When Gerald awakes, Carl insists that he was travelling alone and that Marianne was never in the chateau. The innkeeper, Bruno, supports Carl's story, and the police say that Dr. Ravna's standing in the community is too respected to investigate his chateau. Only the hard-drinking savant Professor Zimmer, who lost his daughter to the cult, acknowledges Marianne's existence and agrees to help. He advises Gerald that the cult will not be able to complete Marianne's transformation into a vampire until the following night, and prepares an arcane ritual using the Seal of Solomon that he can use to destroy the vampires once Marianne is freed.

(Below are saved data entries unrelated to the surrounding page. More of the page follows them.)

File: src/rtl/fetch_prefetch.sv
// fetch_prefetch: fetch stage with a DEPTH-entry prefetch queue and a variable-latency memory handshake.
module fetch_prefetch #(
  parameter int ADDR_W = 32,
  parameter int INSTR_W = 32,
  parameter int DEPTH = 4,
  parameter logic [ADDR_W-1:0] RESET_PC = '0,
  parameter logic [ADDR_W-1:0] EXC_VEC = ADDR_W'(64),
  parameter logic [ADDR_W-1:0] PC_STEP = ADDR_W'(4)
) (
  input  logic               clock,
  input  logic               reset,
  input  logic               ex_if_stall,
  input  logic               fw_if_id_stall,
  input  logic               id_if_selfontepc,
  input  logic [1:0]         id_if_seltipopc,
  input  logic [ADDR_W-1:0]  id_if_rega,
  input  logic [ADDR_W-1:0]  id_if_pcimd2ext,
  input  logic [ADDR_W-1:0]  id_if_pcindex,
  output logic               if_gdm_en,
  output logic [ADDR_W-1:0]  if_gdm_addr,
  input  logic               gdm_if_valid,
  input  logic [INSTR_W-1:0] gdm_if_data,
  output logic               if_id_valid,
  output logic [INSTR_W-1:0] if_id_instrucao,
  output logic [ADDR_W-1:0]  if_id_proximopc
);
  localparam int PW = $clog2(DEPTH);
  localparam logic [PW:0] FULL = (PW+1)'(DEPTH);
  typedef enum logic [1:0] {IDLE, WAIT, DROP} state_t;
  state_t state_q, state_d;
  logic [ADDR_W-1:0] fpc_q, fpc_d, req_addr_q, req_addr_d, target, cur_addr;
  logic [PW-1:0] wptr_q, wptr_d, rptr_q, rptr_d;
  logic [PW:0] count_q, count_d;
  logic [ADDR_W-1:0] qpc_q [DEPTH];
  logic [INSTR_W-1:0] qins_q [DEPTH];
  logic id_valid_q, id_valid_d;
  logic [INSTR_W-1:0] id_instr_q, id_instr_d;
  logic [ADDR_W-1:0] id_pc_q, id_pc_d;
  logic stall, redirect, en, enq, deq, pending;
  always_comb begin
    stall = ex_if_stall | fw_if_id_stall;
    redirect = id_if_selfontepc & ~stall;
    target = id_if_seltipopc == 2'd0 ? id_if_pcimd2ext :
             id_if_seltipopc == 2'd1 ? id_if_rega :
             id_if_seltipopc == 2'd2 ? id_if_pcindex : EXC_VEC;
    cur_addr = state_q == IDLE ? fpc_q : req_addr_q;
    en = ~reset & (state_q != IDLE | count_q < FULL);
    enq = en & gdm_if_valid & (state_q != DROP) & ~redirect;
    deq = ~stall & ~redirect & (count_q != '0);
    pending = en & ~gdm_if_valid;
    // an unanswered request survives a redirect only as a response to be thrown away
    state_d = ~pending ? IDLE : (state_q == DROP | redirect) ? DROP : WAIT;
    fpc_d = redirect ? target : enq ? fpc_q + PC_STEP : fpc_q;
    req_addr_d = cur_addr;
    count_d = redirect ? '0 : count_q + (PW+1)'(enq) - (PW+1)'(deq);
    wptr_d = redirect ? '0 : wptr_q + PW'(enq);
    rptr_d = redirect ? '0 : rptr_q + PW'(deq);
    id_valid_d = stall ? id_valid_q : deq;
    id_instr_d = stall ? id_instr_q : deq ? qins_q[rptr_q] : '0;
    id_pc_d = stall ? id_pc_q : deq ? qpc_q[rptr_q] : '0;
  end
  always_ff @(posedge clock) begin
    if (reset) begin
      state_q <= IDLE;
      fpc_q <= RESET_PC;
      req_addr_q <= RESET_PC;
      count_q <= '0;
      wptr_q <= '0;
      rptr_q <= '0;
      id_valid_q <= 1'b0;
      id_instr_q <= '0;
      id_pc_q <= '0;
    end else begin
      state_q <= state_d;
      fpc_q <= fpc_d;
      req_addr_q <= req_addr_d;
      count_q <= count_d;
      wptr_q <= wptr_d;
      rptr_q <= rptr_d;
      id_valid_q <= id_valid_d;
      id_instr_q <= id_instr_d;
      id_pc_q <= id_pc_d;
    end
  end
  always_ff @(posedge clock) begin
    if (enq) begin
      qpc_q[wptr_q] <= cur_addr + PC_STEP;
      qins_q[wptr_q] <= gdm_if_data;
    end
  end
  assign if_gdm_en = en;
  assign if_gdm_addr = reset ? '0 : cur_addr;
  assign if_id_valid = id_valid_q;
  assign if_id_instrucao = id_instr_q;
  assign if_id_proximopc = id_pc_q;
endmodule
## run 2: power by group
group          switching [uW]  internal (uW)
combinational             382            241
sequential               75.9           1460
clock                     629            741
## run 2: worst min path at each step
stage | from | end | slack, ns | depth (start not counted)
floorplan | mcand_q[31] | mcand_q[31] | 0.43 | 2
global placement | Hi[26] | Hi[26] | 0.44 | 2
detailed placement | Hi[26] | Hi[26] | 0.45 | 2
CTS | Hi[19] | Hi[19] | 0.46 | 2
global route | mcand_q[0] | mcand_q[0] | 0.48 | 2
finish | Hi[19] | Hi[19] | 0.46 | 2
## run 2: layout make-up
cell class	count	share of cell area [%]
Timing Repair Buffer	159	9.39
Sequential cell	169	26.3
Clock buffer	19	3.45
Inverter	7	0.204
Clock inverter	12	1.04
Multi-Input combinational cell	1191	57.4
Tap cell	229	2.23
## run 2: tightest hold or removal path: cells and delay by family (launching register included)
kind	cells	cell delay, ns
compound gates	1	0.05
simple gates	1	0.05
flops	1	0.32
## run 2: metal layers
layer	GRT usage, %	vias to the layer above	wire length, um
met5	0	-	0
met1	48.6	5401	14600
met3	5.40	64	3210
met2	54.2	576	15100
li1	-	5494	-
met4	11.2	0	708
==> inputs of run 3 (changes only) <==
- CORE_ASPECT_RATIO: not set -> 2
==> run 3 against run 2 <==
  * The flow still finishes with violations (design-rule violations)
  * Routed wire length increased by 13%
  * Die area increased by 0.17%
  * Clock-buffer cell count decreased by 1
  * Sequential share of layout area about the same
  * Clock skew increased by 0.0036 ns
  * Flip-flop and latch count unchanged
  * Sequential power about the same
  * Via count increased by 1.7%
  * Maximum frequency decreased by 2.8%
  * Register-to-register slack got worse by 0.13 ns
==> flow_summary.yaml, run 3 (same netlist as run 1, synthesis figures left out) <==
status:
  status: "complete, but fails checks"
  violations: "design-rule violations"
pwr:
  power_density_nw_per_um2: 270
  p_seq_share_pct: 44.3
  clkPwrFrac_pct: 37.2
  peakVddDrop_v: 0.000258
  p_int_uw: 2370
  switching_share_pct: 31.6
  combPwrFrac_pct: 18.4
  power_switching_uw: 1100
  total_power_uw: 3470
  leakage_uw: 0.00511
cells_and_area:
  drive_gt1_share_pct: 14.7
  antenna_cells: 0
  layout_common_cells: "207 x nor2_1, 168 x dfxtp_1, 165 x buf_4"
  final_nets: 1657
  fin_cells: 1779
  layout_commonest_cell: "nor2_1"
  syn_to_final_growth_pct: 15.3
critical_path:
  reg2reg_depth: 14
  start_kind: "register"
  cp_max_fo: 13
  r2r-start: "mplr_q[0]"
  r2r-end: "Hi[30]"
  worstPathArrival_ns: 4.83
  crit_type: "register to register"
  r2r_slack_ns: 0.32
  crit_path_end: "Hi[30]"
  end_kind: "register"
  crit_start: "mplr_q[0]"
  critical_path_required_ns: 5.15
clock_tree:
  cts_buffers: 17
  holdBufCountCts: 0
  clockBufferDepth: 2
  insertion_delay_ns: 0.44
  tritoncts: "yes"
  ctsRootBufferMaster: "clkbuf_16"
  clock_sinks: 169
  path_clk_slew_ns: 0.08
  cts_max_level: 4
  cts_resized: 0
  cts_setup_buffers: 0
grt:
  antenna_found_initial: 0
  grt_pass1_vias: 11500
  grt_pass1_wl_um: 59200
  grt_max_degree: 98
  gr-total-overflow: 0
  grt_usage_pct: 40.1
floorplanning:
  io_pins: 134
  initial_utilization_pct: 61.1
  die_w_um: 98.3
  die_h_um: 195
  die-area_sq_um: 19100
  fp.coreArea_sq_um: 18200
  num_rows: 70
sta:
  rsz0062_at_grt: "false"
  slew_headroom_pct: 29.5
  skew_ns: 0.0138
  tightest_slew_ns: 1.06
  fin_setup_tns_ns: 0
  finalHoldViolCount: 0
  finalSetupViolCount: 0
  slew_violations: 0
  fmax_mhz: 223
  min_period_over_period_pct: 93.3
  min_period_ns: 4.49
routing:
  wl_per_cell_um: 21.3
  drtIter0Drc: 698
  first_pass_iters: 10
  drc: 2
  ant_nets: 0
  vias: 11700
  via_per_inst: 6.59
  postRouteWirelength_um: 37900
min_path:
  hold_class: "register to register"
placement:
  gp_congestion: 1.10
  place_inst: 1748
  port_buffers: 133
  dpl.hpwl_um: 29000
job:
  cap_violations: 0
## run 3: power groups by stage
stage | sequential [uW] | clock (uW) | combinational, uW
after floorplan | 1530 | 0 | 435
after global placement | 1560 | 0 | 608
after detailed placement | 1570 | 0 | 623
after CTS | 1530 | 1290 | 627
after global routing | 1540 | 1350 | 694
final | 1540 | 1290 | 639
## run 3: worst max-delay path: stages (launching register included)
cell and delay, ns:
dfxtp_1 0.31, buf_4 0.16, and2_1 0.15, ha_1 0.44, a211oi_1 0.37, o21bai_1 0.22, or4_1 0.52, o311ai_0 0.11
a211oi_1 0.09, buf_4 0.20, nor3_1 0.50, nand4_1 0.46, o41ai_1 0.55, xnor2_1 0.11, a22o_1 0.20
--- src/rtl/rr_lock_arbiter_pkg.sv ---
// rtl/rr_lock_arbiter_pkg.sv - shared types and helpers for the round-robin lock arbiter
package arb_pkg;

  typedef enum logic {IDLE, GRANT} arb_state_e;

  localparam int ARB_MAX_PORTS = 32;

  function automatic int clog2_min1(input int n);
    return (n <= 2) ? 1 : $clog2(n);
  endfunction

  // Caller guarantees a one-hot or zero vector, so OR-ing indices yields the position.
  function automatic int unsigned onehot_to_idx(input logic [ARB_MAX_PORTS-1:0] oh);
    int unsigned idx;
    idx = 0;
    for (int i = 0; i < ARB_MAX_PORTS; i++) begin
      if (oh[i]) idx = idx | i;
    end
    return idx;
  endfunction

endpackage

--- src/rtl/rr_lock_arbiter_if.sv ---
// rtl/rr_lock_arbiter_if.sv - request/grant bundle between requesters and the arbiter
interface rr_lock_arbiter_if #(
  parameter int NUM_PORTS = 4
);
  localparam int IDX_W = arb_pkg::clog2_min1(NUM_PORTS);

  logic [NUM_PORTS-1:0] req_i;
  logic                 last_i;
  logic [NUM_PORTS-1:0] gnt_o;
  logic [IDX_W-1:0]     gnt_id_o;
  logic                 busy_o;
  logic                 timeout_o;

  modport master (
    output req_i, last_i,
    input  gnt_o, gnt_id_o, busy_o, timeout_o
  );

  modport slave (
    input  req_i, last_i,
    output gnt_o, gnt_id_o, busy_o, timeout_o
  );

endinterface

--- src/rtl/rr_lock_arbiter_fp_pick.sv ---
// rtl/rr_lock_arbiter_fp_pick.sv - combinational fixed-priority pick, LSB wins
module fp_pick #(
  parameter int N = 4
) (
  input  logic [N-1:0] i_req,
  output logic [N-1:0] o_gnt,
  output logic         o_any
);

  // Two's-complement trick isolates the lowest set bit.
  assign o_gnt = i_req & (~i_req + N'(1));
  assign o_any = |i_req;

endmodule

--- src/rtl/rr_lock_arbiter.sv ---
// rtl/rr_lock_arbiter.sv - registered round-robin arbiter with grant locking and hold limit
module rr_lock_arbiter
  import arb_pkg::*;
#(
  parameter int NUM_PORTS = 4,
  parameter int MAX_HOLD  = 8
) (
  input  logic           clk_i,
  input  logic           rst_ni,
  rr_lock_arbiter_if.slave bus
);

  localparam int IDX_W  = clog2_min1(NUM_PORTS);
  localparam int HOLD_W = clog2_min1(MAX_HOLD + 1);

  arb_state_e           r_state;
  logic [NUM_PORTS-1:0] r_gnt;
  logic [IDX_W-1:0]     r_ptr;
  logic [HOLD_W-1:0]    r_hold;
  logic                 r_timeout;

  arb_state_e           w_state_nxt;
  logic [NUM_PORTS-1:0] w_gnt_nxt;
  logic [IDX_W-1:0]     w_ptr_nxt;
  logic [HOLD_W-1:0]    w_hold_nxt;
  logic                 w_timeout_nxt;

  logic [IDX_W-1:0]     w_gnt_id;
  logic [IDX_W-1:0]     w_ptr_inc;
  logic [IDX_W-1:0]     w_arb_ptr;
  logic                 w_rel_drop;
  logic                 w_rel_last;
  logic                 w_rel_hold;
  logic                 w_release;
  logic [NUM_PORTS-1:0] w_mask;
  logic [NUM_PORTS-1:0] w_req_masked;
  logic [NUM_PORTS-1:0] w_gnt_masked;
  logic [NUM_PORTS-1:0] w_gnt_raw;
  logic                 w_any_masked;
  logic                 w_any_raw;
  logic [NUM_PORTS-1:0] w_pick;

  assign w_gnt_id   = IDX_W'(onehot_to_idx(ARB_MAX_PORTS'(r_gnt)));
  assign w_ptr_inc  = (w_gnt_id == IDX_W'(NUM_PORTS - 1)) ? '0 : w_gnt_id + IDX_W'(1);

  assign w_rel_drop = ~|(bus.req_i & r_gnt);
  assign w_rel_last = bus.last_i;
  assign w_rel_hold = (MAX_HOLD != 0) && (r_hold == HOLD_W'(MAX_HOLD));
  assign w_release  = (r_state == GRANT) && (w_rel_drop || w_rel_last || w_rel_hold);

  // Re-arbitration on release must already see the advanced pointer.
  assign w_arb_ptr  = w_release ? w_ptr_inc : r_ptr;

  always_comb begin
    w_mask = '0;
    for (int i = 0; i < NUM_PORTS; i++) begin
      w_mask[i] = (i >= int'(w_arb_ptr));
    end
  end

  assign w_req_masked = bus.req_i & w_mask;

  fp_pick #(.N(NUM_PORTS)) u_pick_masked (
    .i_req (w_req_masked),
    .o_gnt (w_gnt_masked),
    .o_any (w_any_masked)
  );

  fp_pick #(.N(NUM_PORTS)) u_pick_raw (
    .i_req (bus.req_i),
    .o_gnt (w_gnt_raw),
    .o_any (w_any_raw)
  );

  assign w_pick = w_any_masked ? w_gnt_masked : w_gnt_raw;

  always_comb begin
    w_state_nxt   = r_state;
    w_gnt_nxt     = r_gnt;
    w_ptr_nxt     = r_ptr;
    w_hold_nxt    = r_hold;
    w_timeout_nxt = 1'b0;
    case (r_state)
      IDLE: begin
        if (w_any_raw) begin
          w_state_nxt = GRANT;
          w_gnt_nxt   = w_pick;
          w_hold_nxt  = HOLD_W'(1);
        end
      end
      GRANT: begin
        if (w_release) begin
          w_ptr_nxt     = w_ptr_inc;
          w_timeout_nxt = w_rel_hold && !w_rel_drop && !w_rel_last;
          if (w_any_raw) begin
            w_gnt_nxt  = w_pick;
            w_hold_nxt = HOLD_W'(1);
          end else begin
            w_state_nxt = IDLE;
            w_gnt_nxt   = '0;
            w_hold_nxt  = '0;
          end
        end else if (MAX_HOLD != 0 && r_hold != HOLD_W'(MAX_HOLD)) begin
          w_hold_nxt = r_hold + HOLD_W'(1);
        end
      end
      default: begin
        w_state_nxt = IDLE;
        w_gnt_nxt   = '0;
      end
    endcase
  end

  always_ff @(posedge clk_i or negedge rst_ni) begin
    if (!rst_ni) begin
      r_state   <= IDLE;
      r_gnt     <= '0;
      r_ptr     <= '0;
      r_hold    <= '0;
      r_timeout <= 1'b0;
    end else begin
      r_state   <= w_state_nxt;
      r_gnt     <= w_gnt_nxt;
      r_ptr     <= w_ptr_nxt;
      r_hold    <= w_hold_nxt;
      r_timeout <= w_timeout_nxt;
    end
  end

  assign bus.gnt_o     = r_gnt;
  assign bus.gnt_id_o  = w_gnt_id;
  assign bus.busy_o    = |r_gnt;
  assign bus.timeout_o = r_timeout;

endmodule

Gerald knocks at the chateau's front door and knocks out the guard when he answers. He breaks into Sabena's bedroom and enlists her help in finding Marianne, but she betrays him to Ravna. Ravna has Gerald tied up and demonstrates to him that they have already brainwashed Marianne into embracing the cult and renouncing her love for Gerald. As Sabena scratches Gerald's chest as foreplay to a vampiric bite, he surreptitiously slips his bonds, then uses blood from the scratch to draw a cross on his chest. The vampires reel back from the cross, giving Gerald the opportunity to subdue Marianne and escape. The cult searches the grounds for them, but Zimmer provides a distraction which allows Gerald to topple a pillar on the guard.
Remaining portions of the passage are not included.